Justin quickly came to terms with the situation and was of considerable help in shouldering me out of the ocean and onto the beach to where I could sit down and further asses the situation.  A short time later our compadre Woody arrived (after what seemed like more than significant time to rub in sunscreen) and immediately offered a helping hand.  Apparently, it was discernible I was struggling.  It took the two of them to help me hobble down the beach back to the porch of the lodge.  Just then, both the supposed Mexican sportscaster and Juan, the lodge foreman, arrived on the scene in order to surmise the commotion.  Immediately Juan convinced the supposed Mexican sportscaster of the benefits of urinating on my ankle.  Let it be known that the supposed Mexican sportscaster knows little Spanish and Juan speaks no English.  However, the universal man pissing gesture needs no translator.  After a brief awkward silence one could hear the sound of a lightbulb clicking on just above the head of the supposed Mexican sportscaster.  “I’m not going to pee on your foot,” he continued, “I’m going to pee in a cup so you can pour it on your foot.”  Then he dashed for the kitchen.
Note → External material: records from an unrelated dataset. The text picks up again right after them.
module color_sampler #(
  parameter int H_ACTIVE = 640,
  parameter int V_ACTIVE = 480,
  parameter int WIN_X0   = 312,
  parameter int WIN_Y0   = 232,
  parameter int WIN_LOG2 = 4
) (
  input  logic        sys_clk,
  input  logic        sys_rst,
  input  logic        frame_start,
  input  logic        pix_valid,
  input  logic [15:0] pix_data,
  output logic [7:0]  data_r,
  output logic [7:0]  data_g,
  output logic [7:0]  data_b,
  output logic        data_valid,
  output logic        frame_err
);
  localparam int XW     = $clog2(H_ACTIVE);
  localparam int YW     = $clog2(V_ACTIVE);
  localparam int SHIFT  = 2 * WIN_LOG2;
  localparam int ACC_W  = 8 + SHIFT;
  localparam int WIN    = 1 << WIN_LOG2;
  localparam int STAGES = 2;

  localparam logic [XW-1:0] X_LO   = XW'(WIN_X0);
  localparam logic [XW-1:0] X_LAST = XW'(WIN_X0 + WIN - 1);
  localparam logic [XW-1:0] X_END  = XW'(H_ACTIVE - 1);
  localparam logic [YW-1:0] Y_LO   = YW'(WIN_Y0);
  localparam logic [YW-1:0] Y_LAST = YW'(WIN_Y0 + WIN - 1);
  localparam logic [YW-1:0] Y_MAX  = YW'(V_ACTIVE);

  typedef enum logic [1:0] {IDLE, ACCUM, DONE} state_t;

  state_t              state, next_state;
  logic [XW-1:0]       x, cnt_x;
  logic [YW-1:0]       y, cnt_y;
  logic                take, in_win, add, last;
  logic [STAGES:1]     vld_pipe;
  logic [2:0][7:0]     pix8;
  logic [2:0][7:0]     chan_data;

  // RGB565 -> RGB888 by replicating the top bits into the low bits.
  assign pix8[2] = {pix_data[15:11], pix_data[15:13]};
  assign pix8[1] = {pix_data[10:5],  pix_data[10:9]};
  assign pix8[0] = {pix_data[4:0],   pix_data[4:2]};

  // Position of the pixel counted this cycle; a restart counts it as (0,0).
  always_comb begin
    cnt_x  = frame_start ? '0 : x;
    cnt_y  = frame_start ? '0 : y;
    take   = pix_valid && (frame_start || state == ACCUM) && (cnt_y < Y_MAX);
    in_win = (cnt_x >= X_LO) && (cnt_x <= X_LAST) &&
             (cnt_y >= Y_LO) && (cnt_y <= Y_LAST);
    add    = take && in_win;
    last   = take && (cnt_x == X_LAST) && (cnt_y == Y_LAST);
  end

  // Raster counters; y parks at V_ACTIVE once the frame's active area is done.
  always_ff @(posedge sys_clk or posedge sys_rst) begin
    if (sys_rst) begin
      x <= '0;
      y <= '0;
    end else if (take) begin
      if (cnt_x == X_END) begin
        x <= '0;
        y <= cnt_y + YW'(1);
      end else begin
        x <= cnt_x + XW'(1);
        y <= cnt_y;
      end
    end else if (frame_start) begin
      x <= '0;
      y <= '0;
    end
  end

  // State register.
  always_ff @(posedge sys_clk or posedge sys_rst) begin
    if (sys_rst) state <= IDLE;
    else         state <= next_state;
  end

  // Next state: any frame_start (re)enters ACCUM; DONE lasts one cycle.
  always_comb begin
    next_state = state;
    if (frame_start || state == ACCUM) next_state = last ? DONE : ACCUM;
    else if (state == DONE)            next_state = IDLE;
  end

  // Result publish pipeline and abort strobe.
  always_ff @(posedge sys_clk or posedge sys_rst) begin
    if (sys_rst) begin
      vld_pipe  <= '0;
      frame_err <= 1'b0;
    end else begin
      vld_pipe  <= {vld_pipe[STAGES-1:1], state == DONE};
      frame_err <= (state == ACCUM) && frame_start;
    end
  end

  for (genvar c = 0; c < 3; c++) begin : g_chan
    color_chan #(.ACC_W(ACC_W), .SHIFT(SHIFT)) u_chan (
      .clk  (sys_clk),
      .rst  (sys_rst),
      .clr  (frame_start),
      .add  (add),
      .stage(state == DONE),
      .load (vld_pipe[1]),
      .pix  (pix8[c]),
      .data (chan_data[c])
    );
  end

  assign data_r     = chan_data[2];
  assign data_g     = chan_data[1];
  assign data_b     = chan_data[0];
  assign data_valid = vld_pipe[STAGES];
endmodule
In trying to remain calm and endure the ray’s venom searing it’s way up my right leg and into the lymph nodes in my hip I let my thoughts drifted back to Wyoming and the coldest February in quite some time.  What I wouldn’t do to thrust my leg in a snowbank… my thought was disrupted when the supposed Mexican sportscaster handed me a piss-warm plastic cup.

Thinking this was the cure all I so desperately desired and an environmental catastrophe at the same time, the pain won over the environmental impact of the cup and I immediately doused my wound with someone else’s urine, to little or no avail, spilled a few drops on my iPhone only to have the spilled cupful roll downhill to and encircle my supportive uninjured foot.  By then the pain had increased up under my right ribcage causing me to flat-out not care.  Good thing I was not calling the shots here.  The cupful did nothing but make Juan and the supposed Mexican sportscaster laugh.  Thankfully, Lily, the lodge manager was first-rate when asked to call the shots during a stingray incident. Although off at volleyball practice, Juan was able to reach her on a cell phone.  Having recently dealt with another’s encounter with a stingray that resulted in a trip to the Emergency Room, Lily offered amazing advice.
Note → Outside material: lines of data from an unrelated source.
--- src/rtl/pic_read_write.sv ---
// Read/write control and command-register block of an 8259A-style interrupt
// controller. CPU bus writes are edge-detected on the active-low strobes and
// steered into ICW1..ICW4 / OCW1..OCW3 by an initialization sequencer, so the
// same A0 address lands in different registers depending on sequence position.
module pic_read_write (
  input  logic       clk,
  input  logic       rst_n,
  input  logic [7:0] Data_in,
  input  logic       WR,
  input  logic       CS,
  input  logic       RD,
  input  logic       A0,
  output logic [7:0] ICW1,
  output logic [7:0] ICW2,
  output logic [7:0] ICW3,
  output logic [7:0] ICW4,
  output logic [7:0] OCW1,
  output logic [7:0] OCW2,
  output logic [7:0] OCW3
);

  typedef enum logic [2:0] {
    UNINIT    = 3'd0,
    WAIT_ICW2 = 3'd1,
    WAIT_ICW3 = 3'd2,
    WAIT_ICW4 = 3'd3,
    READY     = 3'd4
  } state_t;

  state_t     state_q;
  state_t     state_d;

  logic       wr_act;
  logic       wr_act_q;
  logic       armed_q;
  logic       commit;
  logic       is_icw1;

  logic [7:0] icw1_d;
  logic [7:0] icw2_d;
  logic [7:0] icw3_d;
  logic [7:0] icw4_d;
  logic [7:0] ocw1_d;
  logic [7:0] ocw2_d;
  logic [7:0] ocw3_d;

  // A bus write is active only while selected, strobed, and not also reading.
  assign wr_act  = !CS && !WR && RD;

  // One commit per strobe: fire on the first edge the write is seen active.
  // armed_q blocks a strobe that was already low when reset released, so a
  // fresh falling pulse is needed before anything can commit.
  assign commit  = wr_act && !wr_act_q && armed_q;

  // ICW1 is recognised by address and data pattern in every state.
  assign is_icw1 = !A0 && Data_in[4];

  // Strobe history for the edge detector and the post-reset arming flag.
  always_ff @(posedge clk or negedge rst_n) begin
    if (!rst_n) begin
      // NOTE: sequential state uses non-blocking assignments so every flop
      // samples the pre-edge value of every other flop, independent of order.
      wr_act_q <= 1'b0;
      armed_q  <= 1'b0;
    end else begin
      wr_act_q <= wr_act;
      if (!wr_act) begin
        armed_q <= 1'b1;
      end
    end
  end

  // Next-state and register-update decode for a committed write.
  always_comb begin
    // NOTE: every signal is given a hold value first, so paths that do not
    // assign it keep the register contents instead of inferring a latch.
    state_d = state_q;
    icw1_d  = ICW1;
    icw2_d  = ICW2;
    icw3_d  = ICW3;
    icw4_d  = ICW4;
    ocw1_d  = OCW1;
    ocw2_d  = OCW2;
    ocw3_d  = OCW3;

    if (commit) begin
      if (is_icw1) begin
        // ICW1 restarts initialization from any state.
        icw1_d  = Data_in;
        ocw1_d  = 8'h00;
        if (!Data_in[0]) begin
          icw4_d = 8'h00;
        end
        state_d = WAIT_ICW2;
      end else begin
        unique case (state_q)
          WAIT_ICW2: begin
            if (A0) begin
              icw2_d = Data_in;
              if (!ICW1[1]) begin
                state_d = WAIT_ICW3;
              end else if (ICW1[0]) begin
                state_d = WAIT_ICW4;
              end else begin
                state_d = READY;
              end
            end
          end
          WAIT_ICW3: begin
            if (A0) begin
              icw3_d  = Data_in;
              state_d = ICW1[0] ? WAIT_ICW4 : READY;
            end
          end
          WAIT_ICW4: begin
            if (A0) begin
              icw4_d  = Data_in;
              state_d = READY;
            end
          end
          READY: begin
            if (A0) begin
              ocw1_d = Data_in;
            end else if (!Data_in[3]) begin
              ocw2_d = Data_in;
            end else begin
              ocw3_d = Data_in;
            end
          end
          default: begin
            // UNINIT: only ICW1 is honoured, handled above.
          end
        endcase
      end
    end
  end

  // State and command-word registers.
  always_ff @(posedge clk or negedge rst_n) begin
    if (!rst_n) begin
      state_q <= UNINIT;
      ICW1    <= 8'h00;
      ICW2    <= 8'h00;
      ICW3    <= 8'h00;
      ICW4    <= 8'h00;
      OCW1    <= 8'h00;
      OCW2    <= 8'h00;
      OCW3    <= 8'h00;
    end else begin
      state_q <= state_d;
      ICW1    <= icw1_d;
      ICW2    <= icw2_d;
      ICW3    <= icw3_d;
      ICW4    <= icw4_d;
      OCW1    <= ocw1_d;
      OCW2    <= ocw2_d;
      OCW3    <= ocw3_d;
    end
  end

endmodule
As it turns out, the one tried and true antidote to alleviate the ill-effects of stingray venom is to soak the injured area in the hottest water tolerable.  Nice to find this out moments after the Mexican sportscaster handed me that warm red cup.  I still didn’t care.  Juan brought a five-gallon bucket of boiling water and added just enough cold water to the mix as to not burn my foot.  The contents were excruciatingly hot.  Not a care nor comparison to the worsening agony.  After ten minutes with my foot in the bucket the pain wained by half, or more.  It was then that I realized the next six days were likely not in jeopardy of being spent in a hospital room in Playa del Carmen.  In fact, after about two or three hours of soaking my injury in hot water, I was that afternoon able to dress the wound and participate in a round of beach Bocci.

That evening, prior to convening in the dining room for a pre-dinner margarita Juan, the foreman, pulled me aside while he heated up a leaf plucked from a Barquilla plant in a raw skillet.  He then applied the hot tacky bandage to my wounded ankle.  The dressing stayed in place throughout dinner (i remember a memorable chicken molé).  After dinner, the medicinal properties of the Barquilla plant significantly reduced the swelling in my ankle.  Disaster averted, whew!




The next morning we awoke to the chunking of an ice pick chopping a block of ice out the back door to the kitchen.  I got up and peered out the back of our room and saw one of our guides filling his cooler, a few sodas, a couple beers, chips, cookies, fresh mango, a double decker sandwich and a pile of pickled jalepeños.  The wind had laid down overnight, the ocean was calm and clear and my injury was pain free.  Yesterday was a long day.  Today, was our first day of fishing and It was going to be a good one!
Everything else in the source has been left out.